# Taper jig for long cuts



## pete lynch (Aug 10, 2008)

Hi, everybody.
This is my 1st post here. I have been doing carpentry for over 30 years but I’m always looking for new ideas.

Has anyone ever come up with an idea for a taper jig that will work with longer pieces of window jamb stock, like 60” or more? I don’t have a home shop (so no place to plan out a proper jig) and I use a piece of plywood and screw the jamb piece to plywood to get the taper I need. This does the job but leaves holes to fill and takes time to set up.

The reason I need to cut window jamb extensions on a taper is that my company has been using the Tyvek window wrap system and it leaves the window out a little bit farther on the bottom than the top, thus creating the need for a tapered jamb ext.

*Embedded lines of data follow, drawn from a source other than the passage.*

## src/rtl/mul.sv

```systemverilog
// Two-stage pipelined 32x32 multiplier keeping only the low 32 result bits.
// Define MUL_POWER_PINS_EN to add the VPWR/VGND power-pin ports after C.
module mul (
  input  logic        CLK,
  input  logic        rst_n,
  input  logic [31:0] A,
  input  logic [31:0] B,
`ifdef MUL_POWER_PINS_EN
  output logic [31:0] C,
  inout  wire         VPWR,
  inout  wire         VGND
`else
  output logic [31:0] C
`endif
);

  logic [15:0] w_al;
  logic [15:0] w_ah;
  logic [15:0] w_bl;
  logic [15:0] w_bh;
  logic [31:0] w_sum;

  logic        r_armed;
  logic [31:0] r_ll;
  logic [31:0] r_lh;
  logic [31:0] r_hl;
  logic [31:0] r_c;

  assign w_al = A[15:0];
  assign w_ah = A[31:16];
  assign w_bl = B[15:0];
  assign w_bh = B[31:16];

  // The first edge after reset release only arms the pipeline, so a release
  // landing on a clock edge can never capture operands on that same edge.
  always_ff @(posedge CLK or negedge rst_n) begin
    if (!rst_n) begin
      r_armed <= 1'b0;
    end else begin
      r_armed <= 1'b1;
    end
  end

  // AH*BH only contributes to bits 63:32, so it is never formed.
  always_ff @(posedge CLK or negedge rst_n) begin
    if (!rst_n) begin
      r_ll <= 32'd0;
      r_lh <= 32'd0;
      r_hl <= 32'd0;
    end else if (r_armed) begin
      r_ll <= 32'(w_al) * 32'(w_bl);
      r_lh <= 32'(w_al) * 32'(w_bh);
      r_hl <= 32'(w_ah) * 32'(w_bl);
    end
  end

  assign w_sum = r_ll + ((r_lh + r_hl) << 16);

  always_ff @(posedge CLK or negedge rst_n) begin
    if (!rst_n) begin
      r_c <= 32'd0;
    end else begin
      r_c <= w_sum;
    end
  end

  assign C = r_c;

endmodule

```

## config.mk

```make
export PLATFORM = sky130hd
export DESIGN_NAME = mul
export DESIGN_NICKNAME = d
export VERILOG_FILES = /design/src/rtl/mul.sv
export SDC_FILE = /design/constraint.sdc
export NUM_CORES = 1
export LEC_CHECK = 0
export BUFFER_PORTS_ARGS = -buffer_cell sky130_fd_sc_hd__buf_2
export CORE_MARGIN = 4
export CORE_UTILIZATION = 50
export CTS_BUF_LIST = sky130_fd_sc_hd__clkbuf_4
export DETAILED_ROUTE_END_ITERATION = 8
export PLACE_DENSITY_LB_ADDON = 0.08
export SYNTH_ARGS = -nofsm -noshare
export SYNTH_HDL_FRONTEND = slang
export SYNTH_SLANG_ARGS = --single-unit
```

## constraint.sdc

```tcl
create_clock -name CLK -period 3.7 [get_ports CLK]
set_input_delay 0.74 -clock CLK [delete_from_list [all_inputs] [get_ports CLK]]
set_output_delay 0.74 -clock CLK [all_outputs]
set_load 0.01 [all_outputs]
```

# Word-level counts from Yosys, hierarchy flattened
# Cells that the tools add are included.
[word_totals]
register_bits = 97
inputBits = 66
output_inout_bits = 32
elab_cells = 10
[op_classes]
add_sub_neg = 2
n_mul = 3
[ops]
columns = ["cell", "count"]
rows = [
  ["adder 32 bit", 1],
  ["multiplier 16 x 16 -> 16 bit", 2],
  ["multiplier 16 x 16 -> 32 bit", 1],
  ["adder 16 bit", 1],
]

# Logic depth before layout (Yosys ltp)
# Gate-level depths: netlist of the first run.
[depth]
depth_word = 2
ltp_mapped = 23
ltp_nobuf = 20

# Worst setup path before layout of the first run
# Ideal clock, no wire load.
[synth_path]
path_kind = "input-to-reg"
from = "in B[2]"
to = "reg r_ll[31]"
setup_ns = 0.082
t_arrival_ns = 6.160
t_required_ns = 3.618
path_slack_ns = -2.542
stages = 20
path_buffers = 2
cell_sequence = "clkbuf_1 clkbuf_1 nand2_1 fa_1 fa_1 fa_1 inv_1 fa_1 fa_1 inv_1 fa_1 inv_1 ha_1 a21oi_2 o221a_2 nor3b_2 a211oi_2 o311a_1 or3_1 a31oi_1"
[synth_between]
elab_chain_cells = 1
[synth_rtl]
columns = ["item", "line", "rtl"]
rows = [
  ["start: declaration", "7", "input logic [31:0] B,"],
  ["multiplier 16 x 16 -> 32 bit", "51", "r_ll <= 32'(w_al) * 32'(w_bl);"],
  ["end signal: assignment", "51", ""],
  ["end: declaration", "24", "logic [31:0] r_ll;"],
]
# Every way passes these cells.
# A chain may end at the register's enable or synchronous reset.

# Worst setup path after layout of the first run
[layout_path]
from = "in A[7]"
to = "reg r_ll[31]"
[layout_between]
elab_chain_cells = 1
[layout_rtl]
columns = ["item", "line", "rtl"]
rows = [
  ["start: declaration", "6", "input logic [31:0] A,"],
  ["multiplier 16 x 16 -> 32 bit", "51", ""],
]
# Every way passes these cells.

==> results.md, run 1 <==
STA
• **final count of hold timing violations** 0
• **number of slew-limit violations in the final report** 0
• **worst slew slack as a fraction of its limit** 35.9%
• **clock period minus worst slack** 5510 ps
• **Tcrit/Tclk final** 149%
• **RSZ-0062 raised after global routing** true
• **clock skew after layout** 18.0 ps
• **highest clock rate** 181 MHz
• **Setup Viol. Count Final** 46
• **final worst setup slack** -1810 ps
• **worst hold margin** 262 ps
• **Worst-Margin Slew** 961 ps

Yosys
• **mapped cell area** 0.0210 mm²
• **register area share after synthesis** 11.5%
• **Seq cells post-synth** 97
• **net count after synthesis** 2986
• **top cell type's share of synthesized area** 33.9%
• **dominant cell type by area after synthesis** sky130_fd_sc_hd__fa_1
• **proportion of register bits with asynchronous set or reset after synthesis** 100%
• **yosys warns** 0
• **EDFF count, synth** 0
• **count of unique library cells instantiated by Yosys** 68
• **top cells by area, synth** sky130_fd_sc_hd__fa_1, sky130_fd_sc_hd__ha_1, sky130_fd_sc_hd__dfrtp_1
• **Mapped Avg Cell Area** 9.02 µm²
• **ys flop type** sky130_fd_sc_hd__dfrtp_1
• **Cells after Synth** 2332

Worst setup path
• **capture point of the critical path** r_ll[31]
• **Setup CP Type** primary input to flip-flop
• **highest fanout seen on the critical path** 6
• **kind of capture point of the worst setup path** flip-flop
• **slowest stage cell on the critical path** sky130_fd_sc_hd__fa_2
• **source of the critical timing path** A[7]
• **worst reg-to-reg path cell count** 14
• **terminus of the critical flop-to-flop path** C[30]
• **Top cell by count, worst path** sky130_fd_sc_hd__fa_1
• **worst endpoint required time** 4100 ps
• **startpoint type of the worst setup path** primary input
• **reg-to-reg critical path startpoint** r_hl[0]
• **slowest stage delay, CP** 530 ps
• **cells traversed along the worst timing path** buf_12 > buf_12 > and2_4 > fa_1 > inv_2 > fa_2 > fa_1 > inv_2 > fa_1 > fa_1 > inv_1 > fa_1 > inv_2 > ha_4 > a21oi_4 > o221a_4 > nor3b_4 > a211oi_4 > o311a_1 > or3_1 > a31oi_1
• **Worst R2R Setup Slack** 270 ps
• **endpoint arrival time on the critical path** 5920 ps

Global route
• **global router's overall resource usage** 26.3%
• **number of global-route vias before repair** 18612
• **aggregate global routing overflow** 0
• **global-route wire length before repair** 94.3 mm
• **largest net degree at the start of global routing** 77
• **number of antenna violations at the first check in global routing** 2

Clocking
• **Clock Tree Root** sky130_fd_sc_hd__clkbuf_4
• **CTS tree** built
• **htree depth** 3
• **worst-skew pair later-pin latency** 470 ps
• **clock transition time at the flip-flop clock pins of the worst setup and hold paths** 160 ps
• **number of clock buffers inserted by TritonCTS** 9
• **number of buffers on the longest clock path** 2
• **number of clock sinks** 97
• **CTS hold repair buffers** 0

Floorplanning
• **DIE HEIGHT** 213 µm
• **effective utilization at floorplan** 51.1%
• **Core Footprint** 0.0412 mm²
• **width of the chip** 213 µm
• **number of top-level pins** 98
• **std cell rows** 74
• **Die Area** 0.0454 mm²

Routing
• **residual DRC count** 0
• **antenna-violating nets left** 0
• **routed via count divided by cell count** 5.18
• **via total after detailed routing** 16730
• **Pre-Repair DR Iteration Count** 5
• **routed len/inst** 17.8 µm
• **number of design-rule violations left by the first detailed-router iteration** 640
• **wirelength, routed** 57.6 mm

Hold path
• **class of the tightest hold or removal check** primary input to async pin

Flow run
• **Max-cap violations** 0

Placed design
• **number of I/O port buffers** 97
• **half-perimeter wire length after detailed placement** 48.3 mm
• **Post-DP Area** 0.0247 mm²
• **GP Congestion** 0.887

Layout
• **utilization of the core after routing** 65.2%
• **fraction of final layout cells with drive strength greater than 1** 30.1%
• **layout overhead on the synthesized area** 27.7%
• **number of nets in the layout** 3348
• **post-route cell area** 0.0269 mm²

Status
• **result of the run** finished with violations
• **violations in the final reports** setup timing

## worst max-delay path: cells and delay by family
family,cells,cell delay [ps]
and+or+nand+nor,3,700
AOI/OAI and AO/OA,5,920
adders and majority gates,7,3100
buffers and inverters,6,440
## per-stage QoR
step                TNS [ps]  worst slack (ps)  cells
floorplan             -66240             -2140   2332
global placement      -96050             -2460   3148
detailed placement    -97560             -2500   3148
CTS                   -59520             -1790   3208
global route          -68350             -1990   3232
finish                -63450             -1810   3232
## layout make-up
| type | count | area, µm² |
|---|---|---|
| clock inverter | 7 | 86.3 |
| clock buffer | 9 | 67.6 |
| sequential | 97 | 2430 |
| inverter | 480 | 1800 |
| tap | 532 | 666 |
| timing repair buffer | 451 | 3950 |
| multi-input combinational | 1655 | 17900 |
| antenna | 1 | 2.50 |
| fill | 3398 | 14300 |
## layout by cell type, fill, tap and decap left out, types with 8 or more instances in the layout
cell type	n
sky130_fd_sc_hd__or3_1	15
sky130_fd_sc_hd__ha_4	35
sky130_fd_sc_hd__a21o_1	23
sky130_fd_sc_hd__xnor2_1	87
sky130_fd_sc_hd__nand2_1	313
sky130_fd_sc_hd__xnor2_2	13
sky130_fd_sc_hd__buf_8	25
sky130_fd_sc_hd__ha_1	184
sky130_fd_sc_hd__a21oi_4	11
sky130_fd_sc_hd__fa_2	22
sky130_fd_sc_hd__nand3_1	11
sky130_fd_sc_hd__o21ai_0	17
sky130_fd_sc_hd__ha_2	13
sky130_fd_sc_hd__inv_1	432
sky130_fd_sc_hd__dfrtp_1	96
sky130_fd_sc_hd__buf_12	24
sky130_fd_sc_hd__nor2_1	41
sky130_fd_sc_hd__clkbuf_4	11
sky130_fd_sc_hd__nand2_2	21
sky130_fd_sc_hd__inv_2	48
sky130_fd_sc_hd__o21ai_2	13
sky130_fd_sc_hd__nor3_1	11
sky130_fd_sc_hd__buf_2	60
sky130_fd_sc_hd__nand4_1	8
sky130_fd_sc_hd__buf_4	287
sky130_fd_sc_hd__and2_1	182
sky130_fd_sc_hd__and2_4	36
sky130_fd_sc_hd__buf_6	51
sky130_fd_sc_hd__mux2_2	43
sky130_fd_sc_hd__o21bai_1	9
sky130_fd_sc_hd__xor2_1	21
sky130_fd_sc_hd__fa_1	334
sky130_fd_sc_hd__a21oi_1	36
sky130_fd_sc_hd__a21oi_2	12
## sequential cells by signal, summed over array words and instances (netlist names)
name,cells
r_armed,1
r_lh,16
r_ll,32
r_hl,16
C,32
## per-layer routing
metal | up-vias | part of all wire [%] | wire (µm) | GRT usage (%)
li1 | 7843 | - | - | -
met1 | 8452 | 40 | 22900 | 31.9
met2 | 325 | 53 | 30800 | 49.3
met3 | 108 | 3.6 | 2070 | 3.10
met4 | 2 | 3.1 | 1810 | 7.53
met5 | - | 0.023 | 13 | 0
## cell families after synthesis
logic type,Yosys count,share of synthesized area (%)
XOR/XNOR,126,5.37
buffers and inverters,580,10.5
flip-flops,97,11.5
AND/OR/NAND/NOR,700,16.1
AO/OA/AOI/OAI,194,6.28
adder cells (fa/ha/maj),588,47.7
other,1,0.0178
multiplexers,46,2.46
## synth_stat cells (all sizes together), types with 23 or more instances
| cell type | number |
|---|---|
| a21o | 23 |
| a21oi | 59 |
| and2 | 218 |
| clkbuf | 91 |
| dfrtp | 97 |
| fa | 356 |
| ha | 232 |
| inv | 480 |
| mux2 | 46 |
| nand2 | 340 |
| nor2 | 48 |
| o21ai | 38 |
| xnor2 | 101 |
| xor2 | 23 |
## repair_timing
item / in CTS / in global routing
setup buffers: 46 / 22
endpoints found under the setup margin: 50 / 51
pin swaps: 140 / 81
resized for setup: 298 / 90
gates cloned: 0 / 1
## how the worst min path moves through the flow
stage,from,end,cells after the start
6_report,rst_n,C[1],1
5_1_grt,rst_n,C[1],1
4_1_cts,rst_n,C[1],1
2_1_floorplan,r_ll[10],C[10],0
3_5_place_dp,r_ll[3],C[3],0
3_3_place_gp,r_ll[12],C[12],0
Power of run 1 is left out: the tool's default activity adds up to more than one toggle a clock period on the data nets, which glitch-free logic cannot reach.
==> run 2: changes to the inputs <==
==> constraint.sdc (replaced) <==
create_clock -name CLK -period 6.9 [get_ports CLK]
set_input_delay 1.38 -clock CLK [delete_from_list [all_inputs] [get_ports CLK]]
set_output_delay 1.38 -clock CLK [all_outputs]
set_load 0.01 [all_outputs]
==> run 2 against run 1 <==
  * The flow now finishes without violations
  * Cell area fell by 15%
  * Wire length fell by 5.8%
  * Critical endpoint is now r_hl[15]
  * Hold slack improved by 130 ps
  * Highest routed layer is now met4
  * Die area did not move
  * Count of clock-buffer cells in the layout did not move
  * Global-route usage fell by 1.4 points
==> results.md, run 2 (same netlist as run 1, synthesis figures left out) <==
Layout
• **number of nets in the layout** 3112, was 3348
• **commonest non-fill, non-tap cell in the layout** sky130_fd_sc_hd__inv_1, unchanged
• **filler cell count** 3866, was 3398
• **commonest non-fill, non-tap cells in the layout** sky130_fd_sc_hd__inv_1, sky130_fd_sc_hd__fa_1, sky130_fd_sc_hd__nand2_1, unchanged
• **utilization of the core after routing** 55.5%, was 65.2%
• **post-route cell area** 0.0229 mm², was 0.0269 mm²
• **layout overhead on the synthesized area** 8.61%, was 27.7%
• **fraction of final layout cells with drive strength greater than 1** 12.1%, was 30.1%
• **number of standard cells in the final layout excluding fillers** 2996, was 3232

Global route
• **number of antenna violations at the first check in global routing** 1, was 2
• **aggregate global routing overflow** 0, unchanged
• **number of global-route vias before repair** 16989, was 18612
• **global router's overall resource usage** 24.9%, was 26.3%
• **global-route wire length before repair** 89.5 mm, was 94.3 mm
• **largest net degree at the start of global routing** 80, was 77

Placed design
• **number of I/O port buffers** 97, unchanged
• **number of placed instances with taps included** 2979, was 3148
• **Post-DP Area** 0.0227 mm², was 0.0247 mm²
• **half-perimeter wire length after detailed placement** 46.6 mm, was 48.3 mm
• **GP Congestion** 0.923, was 0.887

Floorplanning
• **Core Footprint** 0.0412 mm², unchanged
• **number of top-level pins** 98, unchanged
• **Die Area** 0.0454 mm², unchanged
• **effective utilization at floorplan** 51.1%, unchanged
• **DIE HEIGHT** 213 µm, unchanged
• **width of the chip** 213 µm, unchanged
• **std cell rows** 74, unchanged

Clocking
• **number of clock buffers inserted by TritonCTS** 9, unchanged
• **Clock Tree Root** sky130_fd_sc_hd__clkbuf_4, unchanged
• **post-CTS resize count** 0, was 298
• **clock transition time at the flip-flop clock pins of the worst setup and hold paths** 220 ps, was 160 ps
• **CTS hold repair buffers** 0, unchanged
• **number of clock sinks** 97, unchanged
• **htree depth** 3, unchanged
• **CTS tree** built, unchanged
• **number of post-CTS setup repair buffers** 0, was 46
• **number of buffers on the longest clock path** 2, unchanged
• **worst-skew pair later-pin latency** 510 ps, was 470 ps

Worst setup path
• **highest fanout seen on the critical path** 11, was 6
• **startpoint type of the worst setup path** primary input, unchanged
• **endpoint arrival time on the critical path** 7020 ps, was 5920 ps
• **Setup CP Type** primary input to flip-flop, unchanged
• **kind of capture point of the worst setup path** flip-flop, unchanged
• **worst endpoint required time** 7340 ps, was 4100 ps

STA
• **Setup Viol. Count Final** 0, was 46
• **final count of hold timing violations** 0, unchanged
• **clock skew after layout** 28.2 ps, was 18.0 ps
• **clock period minus worst slack** 6590 ps
• **highest clock rate** 152 MHz
• **worst slew slack as a fraction of its limit** 31.8%, was 35.9%
• **TNS Setup** 0 ps, was -63450 ps
• **RSZ-0062 raised after global routing** false, was true
• **Tcrit/Tclk final** 95.4%
• **Worst-Margin Slew** 1020 ps, was 961 ps
• **number of slew-limit violations in the final report** 0, unchanged

Routing
• **number of design-rule violations left by the first detailed-router iteration** 770, was 640
• **antenna-violating nets left** 0, unchanged
• **wirelength, routed** 54.3 mm, was 57.6 mm
• **residual DRC count** 0, unchanged
• **Pre-Repair DR Iteration Count** 5, unchanged
• **via total after detailed routing** 15833, was 16730
• **routed via count divided by cell count** 5.28, was 5.18
• **routed len/inst** 18.1 µm, was 17.8 µm

Hold path
• **class of the tightest hold or removal check** flip-flop to flip-flop, was primary input to async pin

Status
• **result of the run** complete, no violations, was finished with violations

Flow run
• **Max-cap violations** 0, unchanged

==> run 2: cell types whose count changed in the layout (fill, tap and decap cells not counted), sizes merged <==
cell / before / now
buf: 448 / 215
clkbuf: 12 / 9
bufinv: 1 / 0
clkinv: 2 / 3
clkinvlp: 1 / 0
inv: 483 / 484
==> run 2: per-layer routing <==
metal,global-route usage [%],routed length [µm],vias to the layer above
li1,-,-,7361
met1,33.9,23900,8080
met2,43.7,27300,330
met3,2.79,2180,62
met4,4.66,873,0
met5,0,0,-
==> run 2: per-stage QoR <==
step / setup slack [ps] / hold slack (ps)
2_1_floorplan: 18.4 / 350
3_3_place_gp: -170 / 361
3_5_place_dp: -170 / 362
4_1_cts: 424 / 378
5_1_grt: 121 / 380
6_report: 314 / 388
==> run 2: critical path: stages <==
cell and delay (ps):
sky130_fd_sc_hd__buf_2 240, sky130_fd_sc_hd__buf_4 250, sky130_fd_sc_hd__nand2_1 100, sky130_fd_sc_hd__fa_1 540, sky130_fd_sc_hd__inv_1 50, sky130_fd_sc_hd__fa_1 470
sky130_fd_sc_hd__inv_1 50, sky130_fd_sc_hd__fa_1 490, sky130_fd_sc_hd__fa_1 550, sky130_fd_sc_hd__inv_1 50, sky130_fd_sc_hd__fa_1 470, sky130_fd_sc_hd__inv_1 50
sky130_fd_sc_hd__fa_1 500, sky130_fd_sc_hd__inv_1 60, sky130_fd_sc_hd__ha_1 280, sky130_fd_sc_hd__and3_1 160, sky130_fd_sc_hd__a21oi_1 110, sky130_fd_sc_hd__o21ai_0 140
sky130_fd_sc_hd__o41ai_1 650, sky130_fd_sc_hd__xnor2_1 150, sky130_fd_sc_hd__mux2_2 280
==> run 2: final timing paths <==
path	slack (ps)	start	to	cells after the start
max in group asynchronous	4850	rst_n	r_armed	2
min in group asynchronous	710	rst_n	C[18]	1
worst min register to register	390	r_ll[1]	C[1]	0
worst min-delay path	390	r_ll[1]	C[1]	0
worst max-delay path	310	B[4]	r_hl[15]	21
worst max register to register	3170	r_lh[0]	C[31]	15
==> run 2: cell type report <==
class / count / area [µm²] / area share, %
Tap cell: 532 / 666 / 2.91
Antenna cell: 1 / 2.50 / 0.0109
Clock buffer: 9 / 67.6 / 0.296
Clock inverter: 7 / 81.3 / 0.356
Inverter: 480 / 1800 / 7.88
Timing Repair Buffer: 215 / 1410 / 6.17
Sequential cell: 97 / 2430 / 10.6
Multi-Input combinational cell: 1655 / 16400 / 71.7
Power of run 2 is left out for the same reason.
==> run 3: changes to the inputs <==
--- a/config.mk
+++ b/config.mk
@@ -7,7 +7,7 @@
 export LEC_CHECK = 0
 export BUFFER_PORTS_ARGS = -buffer_cell sky130_fd_sc_hd__buf_2
 export CORE_MARGIN = 4
-export CORE_UTILIZATION = 50
+export CORE_UTILIZATION = 35
 export CTS_BUF_LIST = sky130_fd_sc_hd__clkbuf_4
 export DETAILED_ROUTE_END_ITERATION = 8
 export PLACE_DENSITY_LB_ADDON = 0.08
==> run 3 against run 2 <==
  * Core utilization fell by 16 points
  * Non-clock buffer count grew 34
  * Final cell count increased by 9.2%
  * First-iteration DRC count decreased by 21%
  * Wire length rose by 12%
  * Flip-flop and latch count did not move
  * Global-route usage shrank 5.7 points
  * Setup slack improved by 22 ps
  * Register-to-register slack worse by 70 ps
  * Critical path type unchanged
  * Highest routed layer unchanged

I have seen some good shop-built jigs on the web but they are mostly for table legs and furniture pieces.

I welcome any ideas and will share any I come up with.
TIA
pete lynch

FYI: I recently posted the above at lumberjocks.com forum. Just asking as many knowledgeable folks as I can.:smile:


----------



## pianoman (Jan 16, 2008)

I once modifyed a router base to flush trim the jamb in place (on the wall). Put a 3/4" rabbiting bit (without bearing) in the router... make a cleat 3/4 X 3/4" X 4"s long. Fix this cleat to a wooden router base plate so the bit is just slightly cutting a cove in the cleat. The bit depth should be set flush with the drywall. This will cut the jamb flush with the drywall. I recall having to cut the corners with a flex hand saw. Maybe a 3/8ths dowel in the base would be better...or a shorter cleat. At anyrate...this helped speed-up the trim job. All the jambs in this house were proud of the drywall. Another way to taper a jamb (a single board) is to make a sled for the radial arm saw. Scribe the taper...then pin the board to the sled. First, saw a shallow curf in the sled...then align the taper cut to the shallow curf. I guess that could also be done on the table saw. Hope this helps Rick


----------



## pete lynch (Aug 10, 2008)

pianoman said:


> ....Another way to taper a jamb (a single board) is to make a sled for the radial arm saw. Scribe the taper...then pin the board to the sled. First, saw a shallow curf in the sled...then align the taper cut to the shallow curf. I guess that could also be done on the table saw. Hope this helps Rick


 Hi, Rick. Thanks for the ideas. All this work is done on-site so we don't have the luxury of having a radial saw ( loading/unloading). It has to be done with a table saw for reasons of production time, etc.
pete lynch


----------



## joesdad (Nov 1, 2007)

Hey Pete, If it's just a few here and there that need to be ripped, I just draw the line on both sides of the jamb and freehand (no fence) rip it halfway then flip the board towards me and finish the rip leaving the pencil line on the board, then clean it up to the pencil line with a stiff sanding block and some heavy grit sandpaper. They come out perfect and only take a few minutes to do. Of course it takes a steady hand and an awareness of the safety risk involved, but we've done it this way for years and the it's the fastest easiest way. I won't do this with anything shorter than 36" because of the lack of material to hold onto. If you need this done to all of the jambs then I could see your need for something more on-site production oriented.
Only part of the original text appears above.